[The input]

==> config.mk <==
export PLATFORM = sky130hd
export DESIGN_NAME = mult_operand_sequencer
export DESIGN_NICKNAME = d
export VERILOG_FILES = /design/src/rtl/mult_seq_pkg.sv /design/src/rtl/mult_seq_fifo.sv /design/src/rtl/mult_operand_sequencer.sv
export SDC_FILE = /design/constraint.sdc
export NUM_CORES = 1
export LEC_CHECK = 0
export CAP_MARGIN = 25
export CORE_MARGIN = 4
export CORE_UTILIZATION = 45
export DETAILED_ROUTE_END_ITERATION = 10
export PLACE_DENSITY = 0.74
export SYNTH_ARGS = -nofsm -noshare
export SYNTH_HDL_FRONTEND = slang
export SYNTH_SLANG_ARGS = --single-unit
==> constraint.sdc <==
create_clock -name clock -period 3.3 [get_ports clock]
set_clock_uncertainty 0.15 [all_clocks]
set_input_delay 0.495 -clock clock [delete_from_list [all_inputs] [get_ports clock]]
set_output_delay 0.495 -clock clock [all_outputs]
set_load 0.01 [all_outputs]
==> src/rtl/mult_seq_pkg.sv <==
// mult_seq_pkg
// Shared types and constants for the multiplier operand sequencer.
// Holds the sequencer state encoding, the operand/product widths, the
// default FIFO geometry and a small helper used by the optional
// zero-operand bypass (MULT_SEQ_ZERO_BYPASS_EN in the top module).
// No ports: this file only provides declarations.

package mult_seq_pkg;

    localparam int OPW           = 8;
    localparam int PRW           = 16;
    localparam int DEFAULT_DEPTH = 4;
    localparam int DEFAULT_AW    = 2;

    typedef enum logic [2:0] {
        ST_IDLE      = 3'd0,
        ST_ISSUE     = 3'd1,
        ST_WAIT_BUSY = 3'd2,
        ST_WAIT_DONE = 3'd3,
        ST_HOLD      = 3'd4
    } seqState_t;

    // True when the product is trivially zero and the multiplier can be skipped.
    function automatic logic hasZeroOperand(input logic [OPW-1:0] a, input logic [OPW-1:0] b);
        return (a == '0) || (b == '0);
    endfunction

endpackage

==> src/rtl/mult_seq_fifo.sv <==
// mult_seq_fifo
// Small synchronous FIFO buffering operand pairs in front of the multiplier.
// Ports:
//   clock    in   rising-edge clock
//   reset    in   asynchronous active-high reset (empties the FIFO)
//   push_i   in   write request; ignored while full
//   wdata_i  in   W-bit entry to write
//   pop_i    in   read request; ignored while empty
//   rdata_o  out  head entry (valid while not empty)
//   full_o   out  all DEPTH entries occupied
//   empty_o  out  no entries occupied
//   count_o  out  occupied entries, 0..DEPTH
// DEPTH must be a power of two so the pointers wrap naturally.

module mult_seq_fifo
    import mult_seq_pkg::*;
#(
    parameter int DEPTH = DEFAULT_DEPTH,
    parameter int AW    = DEFAULT_AW,
    parameter int W     = 2 * OPW
) (
    input  logic          clock,
    input  logic          reset,
    input  logic          push_i,
    input  logic [W-1:0]  wdata_i,
    input  logic          pop_i,
    output logic [W-1:0]  rdata_o,
    output logic          full_o,
    output logic          empty_o,
    output logic [AW:0]   count_o
);

    logic [W-1:0]  mem_q [DEPTH];
    logic [AW-1:0] wrPtr_q;
    logic [AW-1:0] rdPtr_q;
    logic [AW:0]   count_q;
    logic          doPush;
    logic          doPop;

    assign full_o  = (count_q == (AW+1)'(DEPTH));
    assign empty_o = (count_q == '0);
    assign count_o = count_q;
    assign rdata_o = mem_q[rdPtr_q];

    // Requests are qualified here so a stray push when full or pop when
    // empty can never corrupt the pointers or the count.
    assign doPush = push_i && !full_o;
    assign doPop  = pop_i && !empty_o;

    // Storage carries no reset: entries are only read after being written.
    always_ff @(posedge clock) begin
        if (doPush) begin
            mem_q[wrPtr_q] <= wdata_i;
        end
    end

    // Pointers wrap modulo DEPTH by overflow; a simultaneous push and pop
    // leaves the count unchanged.
    always_ff @(posedge clock or posedge reset) begin
        if (reset) begin
            wrPtr_q <= '0;
            rdPtr_q <= '0;
            count_q <= '0;
        end else begin
            if (doPush) begin
                wrPtr_q <= wrPtr_q + AW'(1);
            end
            if (doPop) begin
                rdPtr_q <= rdPtr_q + AW'(1);
            end
            count_q <= count_q + (AW+1)'(doPush) - (AW+1)'(doPop);
        end
    end

endmodule

==> src/rtl/mult_operand_sequencer.sv <==
// mult_operand_sequencer
// Front end and result capture for the repeated-addition 8x8 multiplier.
// Operand pairs arrive on a valid/ready stream and are queued in a FIFO.
// One pair at a time is issued with a single-cycle start pulse; the block
// then waits for the multiplier to go busy and idle again, captures the
// 16-bit product and offers it on a valid/ready output stream.
// Ports:
//   clock, reset          rising-edge clock, async active-high reset
//   in_valid/in_ready     operand stream handshake (in_ready = FIFO not full)
//   in_a, in_b            8-bit unsigned operands
//   out_valid/out_ready   product stream handshake
//   out_r                 16-bit product, held while out_valid && !out_ready
//   mul_start             one-cycle start pulse to the multiplier
//   mul_a, mul_b          operands to the multiplier, stable until capture
//   mul_ready, mul_r      multiplier idle flag and product
//   fifo_count            occupied FIFO entries
// Build option: define MULT_SEQ_ZERO_BYPASS_EN to answer pairs with a zero
// operand directly (result 0) without involving the multiplier.

module mult_operand_sequencer
    import mult_seq_pkg::*;
#(
    parameter int DEPTH = DEFAULT_DEPTH,
    parameter int AW    = DEFAULT_AW
) (
    input  logic            clock,
    input  logic            reset,
    input  logic            in_valid,
    output logic            in_ready,
    input  logic [OPW-1:0]  in_a,
    input  logic [OPW-1:0]  in_b,
    output logic            out_valid,
    input  logic            out_ready,
    output logic [PRW-1:0]  out_r,
    output logic            mul_start,
    output logic [OPW-1:0]  mul_a,
    output logic [OPW-1:0]  mul_b,
    input  logic            mul_ready,
    input  logic [PRW-1:0]  mul_r,
    output logic [AW:0]     fifo_count
);

    seqState_t         state_q;
    seqState_t         state_d;
    logic [OPW-1:0]    opA_q;
    logic [OPW-1:0]    opA_d;
    logic [OPW-1:0]    opB_q;
    logic [OPW-1:0]    opB_d;
    logic [PRW-1:0]    outR_q;
    logic [PRW-1:0]    outR_d;
    logic              outValid_q;
    logic              outValid_d;

    logic              fifoPush;
    logic              fifoPop;
    logic              fifoFull;
    logic              fifoEmpty;
    logic [2*OPW-1:0]  fifoRdata;
    logic [OPW-1:0]    headA;
    logic [OPW-1:0]    headB;

    assign in_ready  = !fifoFull;
    assign fifoPush  = in_valid && !fifoFull;
    assign headA     = fifoRdata[2*OPW-1:OPW];
    assign headB     = fifoRdata[OPW-1:0];

    assign out_valid = outValid_q;
    assign out_r     = outR_q;
    assign mul_a     = opA_q;
    assign mul_b     = opB_q;

    mult_seq_fifo #(
        .DEPTH (DEPTH),
        .AW    (AW),
        .W     (2*OPW)
    ) u_fifo (
        .clock   (clock),
        .reset   (reset),
        .push_i  (fifoPush),
        .wdata_i ({in_a, in_b}),
        .pop_i   (fifoPop),
        .rdata_o (fifoRdata),
        .full_o  (fifoFull),
        .empty_o (fifoEmpty),
        .count_o (fifo_count)
    );

    // State, operand and result registers. Reset discards any in-flight
    // product along with the queued pairs held by the FIFO.
    always_ff @(posedge clock or posedge reset) begin
        if (reset) begin
            state_q    <= ST_IDLE;
            opA_q      <= '0;
            opB_q      <= '0;
            outR_q     <= '0;
            outValid_q <= 1'b0;
        end else begin
            state_q    <= state_d;
            opA_q      <= opA_d;
            opB_q      <= opB_d;
            outR_q     <= outR_d;
            outValid_q <= outValid_d;
        end
    end

    // Sequencing: pop a pair only when the multiplier is idle, pulse start
    // once, wait for the busy edge and then the idle edge, capture the
    // product and hold it until the consumer takes it. Only one
    // multiplication is ever in flight, so results leave in input order.
    // The operand registers are only loaded in IDLE, which keeps mul_a and
    // mul_b stable for the multiplier's second operand sample.
    always_comb begin
        state_d    = state_q;
        opA_d      = opA_q;
        opB_d      = opB_q;
        outR_d     = outR_q;
        outValid_d = outValid_q;
        fifoPop    = 1'b0;
        mul_start  = 1'b0;

        case (state_q)
            ST_IDLE: begin
                if (!fifoEmpty && mul_ready) begin
                    fifoPop = 1'b1;
                    opA_d   = headA;
                    opB_d   = headB;
`ifdef MULT_SEQ_ZERO_BYPASS_EN
                    if (hasZeroOperand(headA, headB)) begin
                        outR_d     = '0;
                        outValid_d = 1'b1;
                        state_d    = ST_HOLD;
                    end else begin
                        state_d = ST_ISSUE;
                    end
`else
                    state_d = ST_ISSUE;
`endif
                end
            end

            ST_ISSUE: begin
                mul_start = 1'b1;
                state_d   = ST_WAIT_BUSY;
            end

            ST_WAIT_BUSY: begin
                if (!mul_ready) begin
                    state_d = ST_WAIT_DONE;
                end
            end

            ST_WAIT_DONE: begin
                if (mul_ready) begin
                    outR_d     = mul_r;
                    outValid_d = 1'b1;
                    state_d    = ST_HOLD;
                end
            end

            ST_HOLD: begin
                if (outValid_q && out_ready) begin
                    outValid_d = 1'b0;
                    state_d    = ST_IDLE;
                end
            end

            default: begin
                state_d = ST_IDLE;
            end
        endcase
    end

endmodule

# == Word-level counts from Yosys, hierarchy flattened ==
# Memories as Yosys holds them, arrays and structs flattened. A register that Yosys moved wholly into a read port is not among the register bits.
# Index checks and enable logic that the tools add are counted.
# classes
n_addsub,4
n_eq_ne,9
reduce_logical,14
n_mux,13
# ops
operator,count
3-bit one-hot mux with 5 select lines,1
3-bit 2-to-1 mux,4
"2-bit inequality test, second input constant",4
1-bit 2-to-1 mux,7
"3-bit by 2-bit equality test with 1-bit output, second input constant",2
"3-bit equality test, second input constant",2
3-bit zero test,2
1-bit logical AND,5
"2-bit by 1-bit adder with 2-bit output, second input constant",2
2-bit AND reduction,2
4-bit AND reduction,1
3-bit by 1-bit adder with 3-bit output,1
"3-bit by 1-bit equality test with 1-bit output, second input constant",1
3-bit AND reduction,1
3-bit by 1-bit subtractor with 3-bit output,1
1-bit zero test,2
1-bit one-hot mux with 2 select lines,1
2-bit nonzero test,1
# totals
regBits,27
mem_bits_rw,64
wordCells,47
mem_count,1
out_inout_bits,38
# mem_list
name,words,word_bits,read_ports,rd_clocked_by_memory_dff,write_ports,line,rtl
u_fifo.mem_q,4,16,1,1,1,mult_seq_fifo.sv:33,logic [W-1:0] mem_q [DEPTH];

# == Longest topological paths before layout ==
# Gate-level depths: netlist of run 1.
# depth
depth_word,7
depth_mapped,10

# == Modules after synthesis ==
# Synthesis of run 1 repeated with hierarchy kept, for this count alone.
# hier_totals
hier_cells,217
hier_area_um2,4286.6
# by_module_without_submodules
module,area_per_inst_um2,cells_each,n_inst
mult_seq_fifo,2826.5,126,1
mult_operand_sequencer,1460.2,91,1

# == Least setup slack after synthesis of run 1 ==
# No wires, ideal clock.
# synth_timing
kind,reg2reg
from,"register u_fifo.count_q[2], in the netlist u_fifo.count_o[2]"
to,"register u_fifo.count_q[2], in the netlist u_fifo.count_o[2]"
stages_incl_launch_ff,11
t_required_ns,3.023
arrival_time_ns,2.335
path_buffers,1
slack_ns,0.688
cell_sequence,dfrtp_1 -> or3_1 -> nand3_4 -> buf_6 -> inv_1 -> ha_1 -> inv_1 -> ha_1 -> fa_1 -> xor2_1 -> xnor2_1
# synth_via
elab_chain_cells,7
# synth_lines
item,line,rtl
"start, declared",mult_seq_fifo.sv:36,logic [AW:0] count_q;
"start signal, assigned",mult_seq_fifo.sv:71,count_q <= count_q + (AW+1)'(doPush) - (AW+1)'(doPop);
3-bit zero test (*),mult_seq_fifo.sv:41,assign empty_o = (count_q == '0);
1-bit zero test (*),"mult_seq_fifo.sv:48, mult_operand_sequencer.sv:123",
1-bit logical AND,mult_operand_sequencer.sv:123,if (!fifoEmpty && mul_ready) begin
1-bit 2-to-1 mux,mult_operand_sequencer.sv:123,
1-bit 2-to-1 mux,mult_operand_sequencer.sv:121,case (state_q)
1-bit logical AND (*),mult_seq_fifo.sv:48,assign doPop = pop_i && !empty_o;
named net u_fifo.doPop,mult_seq_fifo.sv:38,logic doPop;
3-bit by 1-bit subtractor with 3-bit output (*),mult_seq_fifo.sv:71,
# The timed path passes the listed nets; every way through them passes the cells marked *.
# A chain may end at the register's enable or synchronous reset.

# == Final worst setup path of run 1 ==
# Same ends and word-level chain as after synthesis.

[/The input]

Write out only the lines that run from the line containing "1-bit 2-to-1 mux,7" through the line containing "1-bit 2-to-1 mux,mult_operand_sequencer.sv:121,case", both included, exactly as they appear above.

**Output of the exercise**
1-bit 2-to-1 mux,7
"3-bit by 2-bit equality test with 1-bit output, second input constant",2
"3-bit equality test, second input constant",2
3-bit zero test,2
1-bit logical AND,5
"2-bit by 1-bit adder with 2-bit output, second input constant",2
2-bit AND reduction,2
4-bit AND reduction,1
3-bit by 1-bit adder with 3-bit output,1
"3-bit by 1-bit equality test with 1-bit output, second input constant",1
3-bit AND reduction,1
3-bit by 1-bit subtractor with 3-bit output,1
1-bit zero test,2
1-bit one-hot mux with 2 select lines,1
2-bit nonzero test,1
# totals
regBits,27
mem_bits_rw,64
wordCells,47
mem_count,1
out_inout_bits,38
# mem_list
name,words,word_bits,read_ports,rd_clocked_by_memory_dff,write_ports,line,rtl
u_fifo.mem_q,4,16,1,1,1,mult_seq_fifo.sv:33,logic [W-1:0] mem_q [DEPTH];

# == Longest topological paths before layout ==
# Gate-level depths: netlist of run 1.
# depth
depth_word,7
depth_mapped,10

# == Modules after synthesis ==
# Synthesis of run 1 repeated with hierarchy kept, for this count alone.
# hier_totals
hier_cells,217
hier_area_um2,4286.6
# by_module_without_submodules
module,area_per_inst_um2,cells_each,n_inst
mult_seq_fifo,2826.5,126,1
mult_operand_sequencer,1460.2,91,1

# == Least setup slack after synthesis of run 1 ==
# No wires, ideal clock.
# synth_timing
kind,reg2reg
from,"register u_fifo.count_q[2], in the netlist u_fifo.count_o[2]"
to,"register u_fifo.count_q[2], in the netlist u_fifo.count_o[2]"
stages_incl_launch_ff,11
t_required_ns,3.023
arrival_time_ns,2.335
path_buffers,1
slack_ns,0.688
cell_sequence,dfrtp_1 -> or3_1 -> nand3_4 -> buf_6 -> inv_1 -> ha_1 -> inv_1 -> ha_1 -> fa_1 -> xor2_1 -> xnor2_1
# synth_via
elab_chain_cells,7
# synth_lines
item,line,rtl
"start, declared",mult_seq_fifo.sv:36,logic [AW:0] count_q;
"start signal, assigned",mult_seq_fifo.sv:71,count_q <= count_q + (AW+1)'(doPush) - (AW+1)'(doPop);
3-bit zero test (*),mult_seq_fifo.sv:41,assign empty_o = (count_q == '0);
1-bit zero test (*),"mult_seq_fifo.sv:48, mult_operand_sequencer.sv:123",
1-bit logical AND,mult_operand_sequencer.sv:123,if (!fifoEmpty && mul_ready) begin
1-bit 2-to-1 mux,mult_operand_sequencer.sv:123,
1-bit 2-to-1 mux,mult_operand_sequencer.sv:121,case (state_q)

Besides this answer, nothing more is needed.